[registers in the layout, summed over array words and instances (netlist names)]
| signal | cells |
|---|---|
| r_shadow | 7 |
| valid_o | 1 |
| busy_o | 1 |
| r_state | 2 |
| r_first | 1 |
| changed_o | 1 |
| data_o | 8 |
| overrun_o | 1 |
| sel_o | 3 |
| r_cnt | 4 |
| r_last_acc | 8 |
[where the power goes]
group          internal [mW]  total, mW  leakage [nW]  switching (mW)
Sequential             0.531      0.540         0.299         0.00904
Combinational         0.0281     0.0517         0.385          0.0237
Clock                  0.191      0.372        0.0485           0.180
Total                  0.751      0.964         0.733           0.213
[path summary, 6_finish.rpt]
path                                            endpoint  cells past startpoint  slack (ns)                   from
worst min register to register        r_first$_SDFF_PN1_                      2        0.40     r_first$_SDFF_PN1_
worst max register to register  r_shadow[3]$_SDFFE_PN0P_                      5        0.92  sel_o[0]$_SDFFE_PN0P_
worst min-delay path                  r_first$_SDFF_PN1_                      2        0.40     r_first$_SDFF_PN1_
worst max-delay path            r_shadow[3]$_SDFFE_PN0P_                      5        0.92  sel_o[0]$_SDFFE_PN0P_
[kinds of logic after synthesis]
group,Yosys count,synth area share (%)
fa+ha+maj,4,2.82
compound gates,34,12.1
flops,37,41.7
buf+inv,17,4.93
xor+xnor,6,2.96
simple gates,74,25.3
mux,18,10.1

──────────────────────────────

Problem to work on: Find the line with "overrun_o | 1 |" in the material above. Reproduce it and each line after it up to and including the line with "worst min-delay path".

Response area:
| overrun_o | 1 |
| sel_o | 3 |
| r_cnt | 4 |
| r_last_acc | 8 |
[where the power goes]
group          internal [mW]  total, mW  leakage [nW]  switching (mW)
Sequential             0.531      0.540         0.299         0.00904
Combinational         0.0281     0.0517         0.385          0.0237
Clock                  0.191      0.372        0.0485           0.180
Total                  0.751      0.964         0.733           0.213
[path summary, 6_finish.rpt]
path                                            endpoint  cells past startpoint  slack (ns)                   from
worst min register to register        r_first$_SDFF_PN1_                      2        0.40     r_first$_SDFF_PN1_
worst max register to register  r_shadow[3]$_SDFFE_PN0P_                      5        0.92  sel_o[0]$_SDFFE_PN0P_
worst min-delay path                  r_first$_SDFF_PN1_                      2        0.40     r_first$_SDFF_PN1_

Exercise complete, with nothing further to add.